(Collected data)
###
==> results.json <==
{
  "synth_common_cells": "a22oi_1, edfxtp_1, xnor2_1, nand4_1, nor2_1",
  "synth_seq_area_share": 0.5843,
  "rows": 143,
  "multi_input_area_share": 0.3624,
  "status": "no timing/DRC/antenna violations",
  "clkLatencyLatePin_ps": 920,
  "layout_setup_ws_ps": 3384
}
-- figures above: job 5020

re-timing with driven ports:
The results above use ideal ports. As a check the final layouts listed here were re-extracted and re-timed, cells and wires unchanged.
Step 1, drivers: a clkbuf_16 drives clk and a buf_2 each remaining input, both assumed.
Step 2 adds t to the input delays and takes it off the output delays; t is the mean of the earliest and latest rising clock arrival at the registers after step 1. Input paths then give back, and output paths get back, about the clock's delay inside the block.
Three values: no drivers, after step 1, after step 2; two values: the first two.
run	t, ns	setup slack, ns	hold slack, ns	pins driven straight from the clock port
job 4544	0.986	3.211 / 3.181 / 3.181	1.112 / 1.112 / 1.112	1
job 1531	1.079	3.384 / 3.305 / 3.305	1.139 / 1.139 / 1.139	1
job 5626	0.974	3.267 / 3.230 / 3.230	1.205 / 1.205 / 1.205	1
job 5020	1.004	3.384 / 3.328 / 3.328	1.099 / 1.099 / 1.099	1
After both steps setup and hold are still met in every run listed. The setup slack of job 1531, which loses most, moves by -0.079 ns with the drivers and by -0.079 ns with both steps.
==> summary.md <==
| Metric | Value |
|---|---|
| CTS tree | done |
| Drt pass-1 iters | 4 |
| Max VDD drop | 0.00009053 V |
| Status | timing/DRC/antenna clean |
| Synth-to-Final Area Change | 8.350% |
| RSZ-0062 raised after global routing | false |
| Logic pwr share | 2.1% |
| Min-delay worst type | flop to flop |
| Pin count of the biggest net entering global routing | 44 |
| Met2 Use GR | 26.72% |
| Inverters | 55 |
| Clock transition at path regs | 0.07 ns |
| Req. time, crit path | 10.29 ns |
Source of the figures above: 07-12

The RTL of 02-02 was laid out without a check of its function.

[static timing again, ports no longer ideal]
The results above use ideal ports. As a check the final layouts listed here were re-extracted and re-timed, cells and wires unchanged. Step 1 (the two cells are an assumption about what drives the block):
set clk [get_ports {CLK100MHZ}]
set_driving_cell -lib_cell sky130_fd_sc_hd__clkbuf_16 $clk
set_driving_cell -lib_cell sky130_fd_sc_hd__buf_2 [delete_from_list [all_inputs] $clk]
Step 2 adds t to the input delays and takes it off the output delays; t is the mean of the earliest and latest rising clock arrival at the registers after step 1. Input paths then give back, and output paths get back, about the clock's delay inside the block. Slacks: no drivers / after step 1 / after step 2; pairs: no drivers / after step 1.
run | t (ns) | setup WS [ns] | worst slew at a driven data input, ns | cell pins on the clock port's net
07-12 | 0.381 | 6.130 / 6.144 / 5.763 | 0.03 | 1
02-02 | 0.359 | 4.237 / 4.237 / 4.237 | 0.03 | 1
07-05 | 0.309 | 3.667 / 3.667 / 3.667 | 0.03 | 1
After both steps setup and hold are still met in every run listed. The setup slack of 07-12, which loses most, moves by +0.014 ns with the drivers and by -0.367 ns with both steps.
Background: an optimization exercise with open tools, aiming at small area, a short achievable clock period and few clock cycles per item. Do not read the settings as production practice. Function was checked by simulation only, so behaviour that the tests miss may differ from the original.

==> job 4517 <==
## avalon_accel
module avalon_accel(
  input  clk,
  input  reset_n,
  input         avs_write,
  input  [31:0] avs_writedata,
  output [31:0] avs_readdata,
  input  [4:0]  avs_address,
  output        avm_write,
  output        avm_read,
  input         avm_waitrequest,
  output [31:0] avm_writedata,
  input  [31:0] avm_readdata,
  output [31:0] avm_address,
  output  irq
);
make LEC_CHECK=0 CAP_MARGIN=20 CORE_MARGIN=2 CORE_UTILIZATION=40 SLEW_MARGIN=20 finish   # period 5.0 ns
run.sh (not shown) runs the stock make flow with config.mk's settings and CLKGATE_MAP_FILE= SYNTH_SCRIPT=/design/flow/synth_recipe.tcl, a recipe that flattens the netlist after the stock synthesis.
==> job 7742: changes against job 4517 <==
==> flow/design.v (replaced) <==
module present_rounds (
  input       [127:0]  s0,
  input       [127:0]  k0,
  input        [4:0]   rc,
  output logic [127:0] s2,
  output logic [127:0] k2,
  output logic [127:0] ct
);
function automatic [3:0] sbox(input [3:0] x);
  sbox[0] = (~x[0] & ~x[1] &  x[2] & ~x[3]) | (~x[0] &  x[1] &  x[3]) | (~x[0] & ~x[2] &  x[3]) |
            ( x[0] & ~x[1] &  x[2] &  x[3]) | ( x[0] &  x[1] & ~x[3]) | ( x[0] & ~x[2] & ~x[3]);
  sbox[1] = (~x[0] &  x[1] & ~x[2]) | (~x[0] &  x[1] & ~x[3]) | ( x[0] &  x[2] &  x[3]) |
            (~x[1] & ~x[2] &  x[3]) | ( x[1] & ~x[2] & ~x[3]);
  sbox[2] = (~x[0] &  x[1] & ~x[2]) | (~x[0] & ~x[2] & ~x[3]) | ( x[0] & ~x[1] & ~x[2]) |
            ( x[0] &  x[1] &  x[2] & ~x[3]) | (~x[1] &  x[2] &  x[3]);
  sbox[3] = (~x[0] & ~x[1] & ~x[3]) | (~x[0] &  x[2] & ~x[3]) | ( x[0] &  x[1] & ~x[3]) |
            ( x[0] & ~x[2] &  x[3]) | ( x[1] & ~x[2] &  x[3]);
endfunction
function automatic [63:0] round(input [63:0] s, input [63:0] rk);
  logic [63:0] a, b;
  a = s ^ rk;
  for (int i = 0; i < 16; i++)
    b[4*i +: 4] = sbox(a[4*i +: 4]);
  for (int i = 0; i < 63; i++)
    round[(16*i) % 63] = b[i];
  round[63] = b[63];
endfunction
function automatic [127:0] kstep(input [127:0] k, input [4:0] r);
  logic [127:0] t;
  t = {k[66:0], k[127:67]};
  t[127:124] = sbox(t[127:124]);
  t[123:120] = sbox(t[123:120]);
  t[66:62] = t[66:62] ^ r;
  kstep = t;
endfunction
logic [127:0] s1;
logic [127:0] k1;
always_comb begin
  k1 = kstep(k0, rc);
  k2 = kstep(k1, rc + 5'd1);
  s1[63:0]   = round(s0[63:0],   k0[127:64]);
  s1[127:64] = round(s0[127:64], k0[127:64]);
  s2[63:0]   = round(s1[63:0],   k1[127:64]);
  s2[127:64] = round(s1[127:64], k1[127:64]);
  ct = s1 ^ {k1[127:64], k1[127:64]};
end
endmodule
module avalon_accel(
  input  clk,
  input  reset_n,
  input         avs_write,
  input  [31:0] avs_writedata,
  output [31:0] avs_readdata,
  input  [4:0]  avs_address,
  output        avm_write,
  output        avm_read,
  input         avm_waitrequest,
  output [31:0] avm_writedata,
  input  [31:0] avm_readdata,
  output [31:0] avm_address,
  output  irq
);
logic [31:0] R [0:7];
always_ff @(posedge clk or negedge reset_n)
  if (!reset_n)
    for (int i = 0; i < 8; i++)
      R[i] <= '0;
  else if (avs_write)
    R[avs_address[4:2]] <= avs_writedata;
assign avs_readdata = R[avs_address[4:2]];
wire ctrl_wr = avs_write && (avs_address[4:2] == 3'd7);
localparam [1:0] M_FILL = 2'd0, M_FULL = 2'd1, M_CT = 2'd2;
logic [1:0]   bmode;     
logic [1:0]   widx;      
logic         wlast;     
logic         bsingle;   
logic         csingle;   
logic         job;       
logic         done;      
logic         run;       
logic [4:0]   rc;        
logic [29:0]  rrem;      
logic         all_read;  
logic [29:0]  rd_addr, wr_addr;
logic [127:0] buff;
logic [127:0] st;
logic [127:0] key;
wire start = ctrl_wr && avs_writedata[0] && !job && !done;
wire clear = ctrl_wr && (avs_writedata == 32'd0);
wire ack      = !avm_waitrequest;
wire filling  = (bmode == M_FILL);
wire draining = (bmode == M_CT);
wire rd_req   = job && filling && !all_read;
wire rd_done  = rd_req && ack;
wire wr_done  = draining && ack;
wire dummy    = filling && all_read && widx[1];
wire shift    = rd_done || wr_done || dummy;
wire [127:0] s2, ct, k2;
present_rounds u_rounds (.s0(st), .k0(key), .rc(rc), .s2(s2), .k2(k2), .ct(ct));
wire cfin     = run && (rc == 5'd31);
wire pt_avail = (bmode == M_FULL);
wire load_pt  = pt_avail && (!run || cfin);
wire no_more  = all_read && filling && (widx == 2'd0);
wire ct_last  = cfin && no_more;
wire ct_to_b  = (cfin && pt_avail) || ct_last;
wire advance  = run && !cfin;
wire [29:0] cur_addr  = draining ? wr_addr : rd_addr;
wire [29:0] next_addr = cur_addr + 30'd1;
wire irq_set = job && all_read && !run && wlast && wr_done;
always_ff @(posedge clk or negedge reset_n)
  if (!reset_n) begin
    bmode    <= M_FILL;
    widx     <= 2'd0;
    wlast    <= 1'b0;
    job      <= 1'b0;
    done     <= 1'b0;
    run      <= 1'b0;
    all_read <= 1'b0;
  end else begin
    if (start) job <= 1'b1;
    else if (irq_set) job <= 1'b0;
    if (clear) done <= 1'b0;
    else if (irq_set) done <= 1'b1;
    if (start) all_read <= 1'b0;
    else if (rd_done && widx[0] && rrem == 30'd1) all_read <= 1'b1;
    if (load_pt) run <= 1'b1;
    else if (ct_last) run <= 1'b0;
    if (ct_to_b) wlast <= 1'b0;
    else if (wr_done) wlast <= !wlast && (widx == 2'd2 || (bsingle && widx == 2'd0));
    if (ct_to_b) begin
      bmode <= M_CT;
      widx  <= 2'd0;
    end else if (load_pt) begin
      bmode <= M_FILL;
      widx  <= 2'd0;
    end else if (shift) begin
      widx <= widx + 2'd1;
      if (filling && widx == 2'd3) bmode <= M_FULL;
      if (draining && wlast) begin
        bmode <= M_FILL;
        widx  <= 2'd0;
      end
    end
  end
always_ff @(posedge clk) begin
  if (start) begin
    rd_addr <= R[4][31:2];
    wr_addr <= R[5][31:2];
    rrem    <= R[6][29:0];
  end else begin
    if (rd_done) rd_addr <= next_addr;
    if (wr_done) wr_addr <= next_addr;
    if (rd_done && widx[0]) rrem <= rrem - 30'd1;
  end
  if (filling && shift && widx == 2'd3) bsingle <= dummy;
  else if (ct_to_b) bsingle <= csingle;
  if (load_pt) begin
    st      <= buff;
    key     <= {R[3], R[2], R[1], R[0]};
    rc      <= 5'd1;
    csingle <= bsingle;
  end else if (advance) begin
    st  <= s2;
    key <= k2;
    rc  <= rc + 5'd2;
  end
  if (ct_to_b) buff <= ct;
  else if (shift) buff <= {avm_readdata, buff[127:32]};
end
assign irq           = done || irq_set;
assign avm_read      = rd_req;
assign avm_write     = draining;
assign avm_address   = {cur_addr, 2'b00};
assign avm_writedata = buff[31:0];
endmodule
==> flow/flow/run.sh (new file) <==
#!/bin/bash
# The standard layout, with the input and output port buffers inserted as
# buf_2 cells instead of buffer_ports' default delay buffers.
set -euo pipefail
export BUFFER_PORTS_ARGS="-buffer_cell sky130_fd_sc_hd__buf_2"
bash standard.sh > standard.log 2>&1
==> flow/standard.sh (new file) <==
#!/bin/bash
# synth_recipe.tcl (not shown) runs the flow's synth.tcl, then flattens the netlist and writes it again
# the make line also repeats each setting of config.mk as NAME=value (left out here)
make -C /OpenROAD-flow-scripts/flow DESIGN_CONFIG=/design/flow/config.mk WORK_HOME=/design/flow/orfs CLKGATE_MAP_FILE= SYNTH_SCRIPT=/design/flow/synth_recipe.tcl "${@:-finish}"
--- a/flow/config.mk
+++ b/flow/config.mk
@@ -4,8 +4,9 @@
 export VERILOG_FILES = /design/flow/design.v
 export SDC_FILE = /design/flow/constraint.sdc
 export NUM_CORES = 4
 export LEC_CHECK = 0
 export CAP_MARGIN = 20
 export CORE_MARGIN = 2
 export CORE_UTILIZATION = 40
+export SETUP_SLACK_MARGIN = 1.7
 export SLEW_MARGIN = 20
removed: flow/run.sh
==> job 4390: changes against job 4517 <==
==> flow/design.v (replaced) <==
module present_rounds (
  input        [63:0]  s0,
  input       [127:0]  k0,
  input        [2:0]   c,
  output logic [63:0]  s4,
  output logic [127:0] k4,
  output logic [63:0]  ct
);
function automatic [3:0] sbox(input [3:0] x);
  case (x)
    4'h0: sbox = 4'hC;  4'h1: sbox = 4'h5;  4'h2: sbox = 4'h6;  4'h3: sbox = 4'hB;
    4'h4: sbox = 4'h9;  4'h5: sbox = 4'h0;  4'h6: sbox = 4'hA;  4'h7: sbox = 4'hD;
    4'h8: sbox = 4'h3;  4'h9: sbox = 4'hE;  4'hA: sbox = 4'hF;  4'hB: sbox = 4'h8;
    4'hC: sbox = 4'h4;  4'hD: sbox = 4'h7;  4'hE: sbox = 4'h1;  default: sbox = 4'h2;
  endcase
endfunction
function automatic [63:0] round(input [63:0] s, input [63:0] rk);
  logic [63:0] a, b;
  a = s ^ rk;
  for (int i = 0; i < 16; i++)
    b[4*i +: 4] = sbox(a[4*i +: 4]);
  for (int i = 0; i < 63; i++)
    round[(16*i) % 63] = b[i];
  round[63] = b[63];
endfunction
function automatic [127:0] kstep(input [127:0] k, input [4:0] rc);
  logic [127:0] r;
  r = {k[66:0], k[127:67]};
  r[127:124] = sbox(r[127:124]);
  r[123:120] = sbox(r[123:120]);
  r[66:62] = r[66:62] ^ rc;
  kstep = r;
endfunction
logic [63:0]  s1, s2, s3;
logic [127:0] k1, k2, k3;
logic [2:0]   c1;
always_comb begin
  c1 = c + 3'd1;
  s1 = round(s0, k0[127:64]);
  k1 = kstep(k0, {c, 2'd1});
  s2 = round(s1, k1[127:64]);
  k2 = kstep(k1, {c, 2'd2});
  s3 = round(s2, k2[127:64]);
  k3 = kstep(k2, {c, 2'd3});
  s4 = round(s3, k3[127:64]);
  k4 = kstep(k3, {c1, 2'd0});
  ct = s3 ^ k3[127:64];
end
endmodule
module avalon_accel(
  input  clk,
  input  reset_n,
  input         avs_write,
  input  [31:0] avs_writedata,
  output [31:0] avs_readdata,
  input  [4:0]  avs_address,
  output        avm_write,
  output        avm_read,
  input         avm_waitrequest,
  output [31:0] avm_writedata,
  input  [31:0] avm_readdata,
  output [31:0] avm_address,
  output  irq
);
logic [31:0] R [0:7];
always_ff @(posedge clk or negedge reset_n)
  if (!reset_n)
    for (int i = 0; i < 8; i++)
      R[i] <= '0;
  else if (avs_write)
    R[avs_address[4:2]] <= avs_writedata;
assign avs_readdata = R[avs_address[4:2]];
wire ctrl_wr = avs_write && (avs_address[4:2] == 3'd7);
localparam [2:0] B_EMPTY = 3'd0, B_PTLO = 3'd1, B_PTFULL = 3'd2, B_CT = 3'd3, B_CTHI = 3'd4;
logic [2:0]  bst;       
logic        job;       
logic        done;      
logic        run;       
logic [2:0]  c;         
logic [31:0] rrem;      
logic [29:0] rd_addr, wr_addr;
logic [63:0] buff;
logic [63:0] st;
logic [127:0] key;
wire start = ctrl_wr && avs_writedata[0] && !job && !done;
wire clear = ctrl_wr && (avs_writedata == 32'd0);
wire ack     = !avm_waitrequest;
wire rrem_nz = |rrem;
wire rd_lo   = job && (bst == B_EMPTY) && rrem_nz;
wire rd_hi   = (bst == B_PTLO);
wire wr_lo   = (bst == B_CT);
wire wr_hi   = (bst == B_CTHI);
wire rd_req  = rd_lo || rd_hi;
wire wr_req  = wr_lo || wr_hi;
wire rd_done_lo = rd_lo && ack;
wire rd_done_hi = rd_hi && ack;
wire wr_done_hi = wr_hi && ack;
wire [63:0]  s4, ct;
wire [127:0] k4;
present_rounds u_rounds (.s0(st), .k0(key), .c(c), .s4(s4), .k4(k4), .ct(ct));
wire cfin     = run && (c == 3'd7);
wire pt_avail = (bst == B_PTFULL) || rd_done_hi;
wire [63:0] pt = {(bst == B_PTFULL) ? buff[63:32] : avm_readdata, buff[31:0]};
wire load_pt  = pt_avail && (!run || cfin);
wire no_more  = !rrem_nz && (bst != B_PTFULL);
wire ct_last  = cfin && no_more && (bst == B_EMPTY);
wire ct_to_b  = (cfin && pt_avail) || ct_last;
wire advance  = run && !cfin;
wire irq_set = job && wr_done_hi && !rrem_nz && !run;
always_ff @(posedge clk or negedge reset_n)
  if (!reset_n) begin
    bst  <= B_EMPTY;
    job  <= 1'b0;
    done <= 1'b0;
    run  <= 1'b0;
  end else begin
    if (start) job <= 1'b1;
    else if (irq_set) job <= 1'b0;
    if (clear) done <= 1'b0;
    else if (irq_set) done <= 1'b1;
    if (load_pt) run <= 1'b1;
    else if (ct_last) run <= 1'b0;
    case (bst)
      B_EMPTY:  if (ct_last) bst <= B_CT;
                else if (rd_done_lo) bst <= B_PTLO;
      B_PTLO:   if (rd_done_hi) bst <= load_pt ? (cfin ? B_CT : B_EMPTY) : B_PTFULL;
      B_PTFULL: if (load_pt) bst <= cfin ? B_CT : B_EMPTY;
      B_CT:     if (ack) bst <= B_CTHI;
      B_CTHI:   if (ack) bst <= B_EMPTY;
      default:  bst <= B_EMPTY;
    endcase
  end
always_ff @(posedge clk) begin
  if (start) begin
    rd_addr <= R[4][31:2];
    wr_addr <= R[5][31:2];
    rrem    <= R[6];
  end else begin
    if (rd_req && ack) rd_addr <= rd_addr + 30'd1;
    if (wr_req && ack) wr_addr <= wr_addr + 30'd1;
    if (rd_done_hi) rrem <= rrem - 32'd1;
  end
  if (load_pt) begin
    st  <= pt;
    key <= {R[3], R[2], R[1], R[0]};
    c   <= 3'd0;
  end else if (advance) begin
    st  <= s4;
    key <= k4;
    c   <= c + 3'd1;
  end
  if (ct_to_b) buff <= ct;
  else begin
    if (rd_done_lo) buff[31:0] <= avm_readdata;
    if (rd_done_hi) buff[63:32] <= avm_readdata;
  end
end
assign irq           = done || irq_set;
assign avm_read      = rd_req;
assign avm_write     = wr_req;
assign avm_address   = {wr_req ? wr_addr : rd_addr, 2'b00};
assign avm_writedata = wr_hi ? buff[63:32] : buff[31:0];
endmodule
==> flow_summary.rst <==
.. list-table::
   :header-rows: 1

   * - Metric
     - Value
   * - Count of unique library cells instantiated by Yosys
     - 98
   * - Fraction of area in multi-input gates
     - 0.455
   * - Post-Syn Instances
     - between 3,000 and 4,000
   * - Layout net count
     - about 3,900
   * - #MultiIn Comb
     - 2,860
   * - Multi-input logic area
     - 0.0196 mm^2
   * - Run status
     - timing/DRC/antenna clean
-- figures above: job 4517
###
Read the records above. Show each line that has the string "unchanged".

- THE ANSWER:
The results above use ideal ports. As a check the final layouts listed here were re-extracted and re-timed, cells and wires unchanged.
The results above use ideal ports. As a check the final layouts listed here were re-extracted and re-timed, cells and wires unchanged. Step 1 (the two cells are an assumption about what drives the block):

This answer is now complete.